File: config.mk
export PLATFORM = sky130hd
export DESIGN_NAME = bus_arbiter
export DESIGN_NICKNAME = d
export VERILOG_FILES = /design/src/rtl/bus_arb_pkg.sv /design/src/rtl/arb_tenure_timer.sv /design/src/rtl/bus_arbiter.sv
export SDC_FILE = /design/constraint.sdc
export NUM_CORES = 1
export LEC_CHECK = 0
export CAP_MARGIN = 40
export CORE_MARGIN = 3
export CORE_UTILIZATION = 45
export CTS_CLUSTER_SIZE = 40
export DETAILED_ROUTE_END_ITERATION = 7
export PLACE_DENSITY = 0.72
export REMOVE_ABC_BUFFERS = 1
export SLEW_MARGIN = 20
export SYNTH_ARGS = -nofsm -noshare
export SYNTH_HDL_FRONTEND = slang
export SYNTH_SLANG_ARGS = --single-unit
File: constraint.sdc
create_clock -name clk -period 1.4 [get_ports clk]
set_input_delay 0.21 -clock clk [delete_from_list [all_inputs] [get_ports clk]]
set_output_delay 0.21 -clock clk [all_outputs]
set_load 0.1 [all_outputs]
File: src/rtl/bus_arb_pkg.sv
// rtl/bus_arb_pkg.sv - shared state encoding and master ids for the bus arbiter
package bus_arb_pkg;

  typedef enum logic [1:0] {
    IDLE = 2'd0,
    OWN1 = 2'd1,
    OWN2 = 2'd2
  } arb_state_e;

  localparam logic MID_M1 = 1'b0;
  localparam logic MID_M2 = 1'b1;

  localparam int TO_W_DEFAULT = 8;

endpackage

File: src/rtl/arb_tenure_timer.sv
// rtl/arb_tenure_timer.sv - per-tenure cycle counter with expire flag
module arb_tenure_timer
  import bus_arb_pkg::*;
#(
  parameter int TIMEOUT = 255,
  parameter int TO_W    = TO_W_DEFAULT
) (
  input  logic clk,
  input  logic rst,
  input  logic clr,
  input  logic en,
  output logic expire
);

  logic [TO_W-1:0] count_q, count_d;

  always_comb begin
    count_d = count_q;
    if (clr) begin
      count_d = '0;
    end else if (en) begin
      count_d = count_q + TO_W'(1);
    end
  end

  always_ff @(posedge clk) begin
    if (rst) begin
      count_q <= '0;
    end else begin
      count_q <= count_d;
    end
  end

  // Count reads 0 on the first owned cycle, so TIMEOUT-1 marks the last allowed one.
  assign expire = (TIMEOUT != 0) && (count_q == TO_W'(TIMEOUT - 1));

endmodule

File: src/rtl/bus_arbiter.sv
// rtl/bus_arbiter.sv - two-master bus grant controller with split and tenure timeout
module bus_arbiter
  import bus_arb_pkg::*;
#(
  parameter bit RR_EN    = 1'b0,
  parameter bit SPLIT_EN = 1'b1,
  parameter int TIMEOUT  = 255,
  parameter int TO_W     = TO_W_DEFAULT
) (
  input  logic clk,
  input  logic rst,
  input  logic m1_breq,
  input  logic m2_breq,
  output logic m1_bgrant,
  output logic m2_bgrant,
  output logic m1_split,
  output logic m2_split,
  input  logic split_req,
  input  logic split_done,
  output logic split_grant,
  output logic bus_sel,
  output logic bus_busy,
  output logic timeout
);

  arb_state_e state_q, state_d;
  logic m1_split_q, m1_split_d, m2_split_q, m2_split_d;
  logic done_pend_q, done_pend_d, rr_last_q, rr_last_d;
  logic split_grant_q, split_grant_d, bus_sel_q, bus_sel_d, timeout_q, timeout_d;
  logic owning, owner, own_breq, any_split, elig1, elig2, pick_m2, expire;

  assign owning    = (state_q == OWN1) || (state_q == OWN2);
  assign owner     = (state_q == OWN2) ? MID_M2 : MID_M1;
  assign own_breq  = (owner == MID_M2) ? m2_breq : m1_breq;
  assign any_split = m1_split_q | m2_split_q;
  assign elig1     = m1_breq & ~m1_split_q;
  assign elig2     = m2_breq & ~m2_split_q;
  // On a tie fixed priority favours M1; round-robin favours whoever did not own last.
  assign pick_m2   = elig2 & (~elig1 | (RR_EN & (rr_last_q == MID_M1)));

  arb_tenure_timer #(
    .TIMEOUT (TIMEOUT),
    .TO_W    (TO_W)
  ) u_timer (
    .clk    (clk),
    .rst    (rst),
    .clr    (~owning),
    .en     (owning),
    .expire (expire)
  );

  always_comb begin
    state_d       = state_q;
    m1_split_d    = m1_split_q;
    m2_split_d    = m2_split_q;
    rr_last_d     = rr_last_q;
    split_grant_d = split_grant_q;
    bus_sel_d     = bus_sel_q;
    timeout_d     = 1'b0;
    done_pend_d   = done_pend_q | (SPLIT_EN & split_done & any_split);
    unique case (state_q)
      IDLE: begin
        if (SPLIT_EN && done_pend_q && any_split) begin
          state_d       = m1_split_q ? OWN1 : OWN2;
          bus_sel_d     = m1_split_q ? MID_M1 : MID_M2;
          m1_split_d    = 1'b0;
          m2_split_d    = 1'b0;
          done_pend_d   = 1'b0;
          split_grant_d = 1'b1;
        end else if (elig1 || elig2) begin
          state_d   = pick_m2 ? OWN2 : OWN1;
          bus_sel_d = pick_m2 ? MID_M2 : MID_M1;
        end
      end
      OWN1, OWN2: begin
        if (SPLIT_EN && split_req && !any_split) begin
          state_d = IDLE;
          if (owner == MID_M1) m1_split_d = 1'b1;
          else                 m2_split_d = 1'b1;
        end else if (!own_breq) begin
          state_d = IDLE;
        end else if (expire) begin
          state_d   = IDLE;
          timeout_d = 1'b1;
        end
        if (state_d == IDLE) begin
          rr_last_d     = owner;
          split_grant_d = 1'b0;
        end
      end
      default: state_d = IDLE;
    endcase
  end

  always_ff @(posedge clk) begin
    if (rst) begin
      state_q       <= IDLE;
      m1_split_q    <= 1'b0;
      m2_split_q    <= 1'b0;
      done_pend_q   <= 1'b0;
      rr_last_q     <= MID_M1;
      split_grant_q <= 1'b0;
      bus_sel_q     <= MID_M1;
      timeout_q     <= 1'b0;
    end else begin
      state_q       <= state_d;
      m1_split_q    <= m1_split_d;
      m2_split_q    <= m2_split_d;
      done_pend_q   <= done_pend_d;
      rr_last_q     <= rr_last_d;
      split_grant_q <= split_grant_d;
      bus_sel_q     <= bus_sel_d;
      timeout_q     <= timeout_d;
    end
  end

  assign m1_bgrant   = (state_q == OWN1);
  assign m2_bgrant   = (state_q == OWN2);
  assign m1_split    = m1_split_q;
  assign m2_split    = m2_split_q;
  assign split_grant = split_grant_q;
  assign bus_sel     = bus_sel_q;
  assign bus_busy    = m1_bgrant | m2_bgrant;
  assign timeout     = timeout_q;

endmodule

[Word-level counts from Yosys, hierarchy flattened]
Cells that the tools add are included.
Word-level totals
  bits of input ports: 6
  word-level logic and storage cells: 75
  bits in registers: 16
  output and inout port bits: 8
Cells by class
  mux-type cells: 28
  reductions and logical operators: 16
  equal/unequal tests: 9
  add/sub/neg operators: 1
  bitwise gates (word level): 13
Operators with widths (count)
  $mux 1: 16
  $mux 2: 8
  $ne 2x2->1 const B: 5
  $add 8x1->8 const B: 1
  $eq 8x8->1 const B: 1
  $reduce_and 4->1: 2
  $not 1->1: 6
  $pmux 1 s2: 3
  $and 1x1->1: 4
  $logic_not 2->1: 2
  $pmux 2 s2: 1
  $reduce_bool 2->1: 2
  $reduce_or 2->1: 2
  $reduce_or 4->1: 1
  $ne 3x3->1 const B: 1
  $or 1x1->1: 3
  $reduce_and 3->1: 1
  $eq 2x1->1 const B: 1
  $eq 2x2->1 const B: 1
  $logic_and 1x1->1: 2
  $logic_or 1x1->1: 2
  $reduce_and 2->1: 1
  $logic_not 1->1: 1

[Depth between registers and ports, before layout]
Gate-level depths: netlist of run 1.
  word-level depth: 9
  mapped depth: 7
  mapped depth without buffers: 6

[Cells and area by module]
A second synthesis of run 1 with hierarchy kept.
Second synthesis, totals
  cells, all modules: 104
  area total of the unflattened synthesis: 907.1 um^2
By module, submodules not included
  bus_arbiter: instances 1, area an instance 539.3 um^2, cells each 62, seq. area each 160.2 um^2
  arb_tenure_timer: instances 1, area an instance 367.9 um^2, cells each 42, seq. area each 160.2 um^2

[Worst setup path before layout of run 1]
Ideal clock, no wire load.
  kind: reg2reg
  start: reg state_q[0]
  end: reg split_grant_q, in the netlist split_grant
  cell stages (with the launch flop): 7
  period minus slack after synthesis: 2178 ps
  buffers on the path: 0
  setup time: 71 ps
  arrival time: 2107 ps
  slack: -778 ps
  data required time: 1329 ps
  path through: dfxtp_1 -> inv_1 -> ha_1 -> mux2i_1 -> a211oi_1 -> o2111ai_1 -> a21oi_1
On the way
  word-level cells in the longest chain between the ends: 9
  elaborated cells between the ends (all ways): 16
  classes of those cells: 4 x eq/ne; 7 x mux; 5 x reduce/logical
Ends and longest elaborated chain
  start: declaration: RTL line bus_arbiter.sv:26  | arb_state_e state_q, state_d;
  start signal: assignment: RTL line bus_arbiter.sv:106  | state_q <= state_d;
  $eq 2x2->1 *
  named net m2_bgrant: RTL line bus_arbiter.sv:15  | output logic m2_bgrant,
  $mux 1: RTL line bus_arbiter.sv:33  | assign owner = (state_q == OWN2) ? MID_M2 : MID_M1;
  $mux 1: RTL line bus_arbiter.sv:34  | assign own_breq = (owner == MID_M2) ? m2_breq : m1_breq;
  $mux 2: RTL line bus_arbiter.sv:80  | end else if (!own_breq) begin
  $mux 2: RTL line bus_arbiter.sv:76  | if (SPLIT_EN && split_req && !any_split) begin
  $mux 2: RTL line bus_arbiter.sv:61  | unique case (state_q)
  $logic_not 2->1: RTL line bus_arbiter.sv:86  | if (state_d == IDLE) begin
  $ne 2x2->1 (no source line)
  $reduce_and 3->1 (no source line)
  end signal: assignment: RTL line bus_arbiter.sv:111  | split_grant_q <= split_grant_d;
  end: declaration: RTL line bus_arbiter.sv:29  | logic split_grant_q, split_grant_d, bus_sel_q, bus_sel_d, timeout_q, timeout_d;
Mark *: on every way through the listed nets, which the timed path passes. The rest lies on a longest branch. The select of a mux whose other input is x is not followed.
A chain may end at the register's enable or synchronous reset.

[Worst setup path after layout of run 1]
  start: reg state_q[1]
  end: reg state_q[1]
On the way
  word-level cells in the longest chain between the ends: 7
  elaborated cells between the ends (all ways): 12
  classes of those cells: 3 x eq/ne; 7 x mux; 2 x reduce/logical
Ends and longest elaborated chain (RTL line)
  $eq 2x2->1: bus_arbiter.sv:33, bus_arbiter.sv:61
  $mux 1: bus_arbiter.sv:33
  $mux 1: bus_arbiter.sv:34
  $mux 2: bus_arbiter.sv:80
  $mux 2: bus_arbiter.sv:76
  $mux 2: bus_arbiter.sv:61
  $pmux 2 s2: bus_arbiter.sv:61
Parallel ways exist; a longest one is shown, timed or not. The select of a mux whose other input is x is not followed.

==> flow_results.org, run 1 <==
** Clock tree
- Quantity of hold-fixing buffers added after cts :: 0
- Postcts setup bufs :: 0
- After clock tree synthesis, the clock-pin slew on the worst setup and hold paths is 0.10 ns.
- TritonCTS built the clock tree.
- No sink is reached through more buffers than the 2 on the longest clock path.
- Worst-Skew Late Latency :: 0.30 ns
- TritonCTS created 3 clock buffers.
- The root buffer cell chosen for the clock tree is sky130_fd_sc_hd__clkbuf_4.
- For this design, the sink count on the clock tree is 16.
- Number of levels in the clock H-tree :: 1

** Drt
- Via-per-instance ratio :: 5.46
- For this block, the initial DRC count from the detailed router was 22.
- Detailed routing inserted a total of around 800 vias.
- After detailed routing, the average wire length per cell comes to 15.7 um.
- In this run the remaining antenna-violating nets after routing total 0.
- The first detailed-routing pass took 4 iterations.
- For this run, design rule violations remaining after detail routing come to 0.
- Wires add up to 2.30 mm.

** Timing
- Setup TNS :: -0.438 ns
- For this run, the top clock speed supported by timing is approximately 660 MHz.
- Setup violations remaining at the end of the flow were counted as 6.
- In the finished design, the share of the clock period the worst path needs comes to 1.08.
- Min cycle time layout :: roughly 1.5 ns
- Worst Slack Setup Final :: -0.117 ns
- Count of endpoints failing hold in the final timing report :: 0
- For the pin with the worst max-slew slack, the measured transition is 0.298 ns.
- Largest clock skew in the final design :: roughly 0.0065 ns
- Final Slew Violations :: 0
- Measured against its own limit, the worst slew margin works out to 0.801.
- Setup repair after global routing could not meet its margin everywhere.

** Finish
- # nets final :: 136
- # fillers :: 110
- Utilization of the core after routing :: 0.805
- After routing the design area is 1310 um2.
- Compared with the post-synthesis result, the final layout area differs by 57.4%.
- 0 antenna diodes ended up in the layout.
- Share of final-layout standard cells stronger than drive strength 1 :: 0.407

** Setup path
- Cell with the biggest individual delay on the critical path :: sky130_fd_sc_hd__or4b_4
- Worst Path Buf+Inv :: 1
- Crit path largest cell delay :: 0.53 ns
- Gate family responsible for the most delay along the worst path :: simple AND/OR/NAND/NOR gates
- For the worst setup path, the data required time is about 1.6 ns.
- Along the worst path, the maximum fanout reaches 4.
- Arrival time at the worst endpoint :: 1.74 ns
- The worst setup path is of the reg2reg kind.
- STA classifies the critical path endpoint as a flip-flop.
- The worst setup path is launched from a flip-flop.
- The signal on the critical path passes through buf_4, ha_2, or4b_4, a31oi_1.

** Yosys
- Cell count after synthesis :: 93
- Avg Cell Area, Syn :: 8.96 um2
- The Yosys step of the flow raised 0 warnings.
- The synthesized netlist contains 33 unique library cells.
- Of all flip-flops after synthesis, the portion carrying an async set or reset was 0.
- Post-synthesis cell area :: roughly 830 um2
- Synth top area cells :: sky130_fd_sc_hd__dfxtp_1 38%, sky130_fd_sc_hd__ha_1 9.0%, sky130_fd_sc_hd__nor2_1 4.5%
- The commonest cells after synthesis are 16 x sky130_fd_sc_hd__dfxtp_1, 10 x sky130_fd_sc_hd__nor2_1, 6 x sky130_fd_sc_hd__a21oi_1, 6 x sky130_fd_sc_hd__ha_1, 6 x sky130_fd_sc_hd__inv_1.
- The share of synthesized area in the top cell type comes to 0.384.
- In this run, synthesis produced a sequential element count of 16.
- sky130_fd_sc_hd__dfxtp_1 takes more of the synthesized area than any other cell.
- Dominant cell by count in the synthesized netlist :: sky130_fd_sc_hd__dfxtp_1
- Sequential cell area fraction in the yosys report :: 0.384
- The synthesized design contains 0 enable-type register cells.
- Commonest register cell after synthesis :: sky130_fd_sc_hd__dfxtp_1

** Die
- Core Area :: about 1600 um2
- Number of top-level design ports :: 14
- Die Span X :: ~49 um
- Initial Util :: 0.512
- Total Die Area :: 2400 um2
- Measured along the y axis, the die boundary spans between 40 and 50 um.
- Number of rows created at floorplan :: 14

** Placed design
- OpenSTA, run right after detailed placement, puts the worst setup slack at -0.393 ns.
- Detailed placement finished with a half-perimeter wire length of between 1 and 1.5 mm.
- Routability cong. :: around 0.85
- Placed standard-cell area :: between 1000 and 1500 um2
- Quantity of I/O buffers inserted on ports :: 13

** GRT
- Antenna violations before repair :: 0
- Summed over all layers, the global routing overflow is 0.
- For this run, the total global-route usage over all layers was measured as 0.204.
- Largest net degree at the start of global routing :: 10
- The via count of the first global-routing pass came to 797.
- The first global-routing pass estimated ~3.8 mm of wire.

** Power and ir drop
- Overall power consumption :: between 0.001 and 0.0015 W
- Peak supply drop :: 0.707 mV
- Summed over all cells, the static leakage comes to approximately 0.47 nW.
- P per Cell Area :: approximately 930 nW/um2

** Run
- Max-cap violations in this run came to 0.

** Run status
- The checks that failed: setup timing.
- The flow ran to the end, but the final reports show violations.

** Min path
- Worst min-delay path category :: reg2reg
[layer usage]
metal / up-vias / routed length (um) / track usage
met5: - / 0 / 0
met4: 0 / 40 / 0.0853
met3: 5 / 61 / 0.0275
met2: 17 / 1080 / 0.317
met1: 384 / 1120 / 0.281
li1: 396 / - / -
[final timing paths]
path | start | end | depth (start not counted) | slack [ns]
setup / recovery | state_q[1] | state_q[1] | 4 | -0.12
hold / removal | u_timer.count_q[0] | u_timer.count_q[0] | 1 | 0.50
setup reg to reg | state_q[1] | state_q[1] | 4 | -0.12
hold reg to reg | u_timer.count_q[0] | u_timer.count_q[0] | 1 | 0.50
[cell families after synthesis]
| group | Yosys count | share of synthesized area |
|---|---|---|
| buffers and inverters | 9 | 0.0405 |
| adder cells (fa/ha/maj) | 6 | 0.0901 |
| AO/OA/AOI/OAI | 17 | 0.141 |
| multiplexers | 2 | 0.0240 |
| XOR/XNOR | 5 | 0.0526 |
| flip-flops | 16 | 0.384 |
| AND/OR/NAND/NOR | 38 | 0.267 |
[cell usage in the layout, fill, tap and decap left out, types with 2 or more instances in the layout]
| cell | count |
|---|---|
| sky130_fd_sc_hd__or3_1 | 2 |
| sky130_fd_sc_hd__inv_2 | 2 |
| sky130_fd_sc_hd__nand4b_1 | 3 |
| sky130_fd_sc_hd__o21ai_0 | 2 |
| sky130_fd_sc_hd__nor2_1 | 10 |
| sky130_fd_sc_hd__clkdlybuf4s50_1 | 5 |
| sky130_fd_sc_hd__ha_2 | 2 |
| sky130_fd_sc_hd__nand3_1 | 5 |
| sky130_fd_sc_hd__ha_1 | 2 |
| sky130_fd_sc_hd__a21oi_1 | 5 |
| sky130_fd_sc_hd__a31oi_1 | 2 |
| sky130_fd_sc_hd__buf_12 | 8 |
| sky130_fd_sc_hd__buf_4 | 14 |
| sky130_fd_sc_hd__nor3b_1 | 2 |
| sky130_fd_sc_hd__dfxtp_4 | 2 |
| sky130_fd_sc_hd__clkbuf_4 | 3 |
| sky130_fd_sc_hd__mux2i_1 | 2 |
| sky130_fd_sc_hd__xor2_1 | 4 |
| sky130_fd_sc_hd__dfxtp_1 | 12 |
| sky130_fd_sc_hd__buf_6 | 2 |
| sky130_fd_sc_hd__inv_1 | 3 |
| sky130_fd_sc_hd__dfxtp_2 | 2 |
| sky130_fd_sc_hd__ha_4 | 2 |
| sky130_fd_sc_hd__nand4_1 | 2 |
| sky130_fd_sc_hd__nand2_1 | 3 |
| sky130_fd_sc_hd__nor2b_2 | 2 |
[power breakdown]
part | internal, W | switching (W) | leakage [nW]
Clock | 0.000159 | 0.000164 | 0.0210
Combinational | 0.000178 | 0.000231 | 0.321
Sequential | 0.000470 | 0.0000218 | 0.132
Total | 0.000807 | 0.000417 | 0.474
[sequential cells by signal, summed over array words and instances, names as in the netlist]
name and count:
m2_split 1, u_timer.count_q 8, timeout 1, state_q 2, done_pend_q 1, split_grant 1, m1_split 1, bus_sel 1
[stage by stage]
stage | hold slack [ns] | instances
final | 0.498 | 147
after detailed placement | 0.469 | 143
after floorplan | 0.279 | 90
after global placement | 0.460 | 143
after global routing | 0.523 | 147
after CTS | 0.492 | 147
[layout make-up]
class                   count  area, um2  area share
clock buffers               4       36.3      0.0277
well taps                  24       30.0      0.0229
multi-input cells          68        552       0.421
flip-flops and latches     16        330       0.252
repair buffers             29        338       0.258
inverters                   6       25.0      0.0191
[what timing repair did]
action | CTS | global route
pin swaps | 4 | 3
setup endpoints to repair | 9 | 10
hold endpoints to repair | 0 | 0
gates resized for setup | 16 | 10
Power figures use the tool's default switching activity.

◆ ◆ ◆ ◆

Problem
The answer must be a single number: the count of lines in the listing that hold the word "expire".

Written reply
6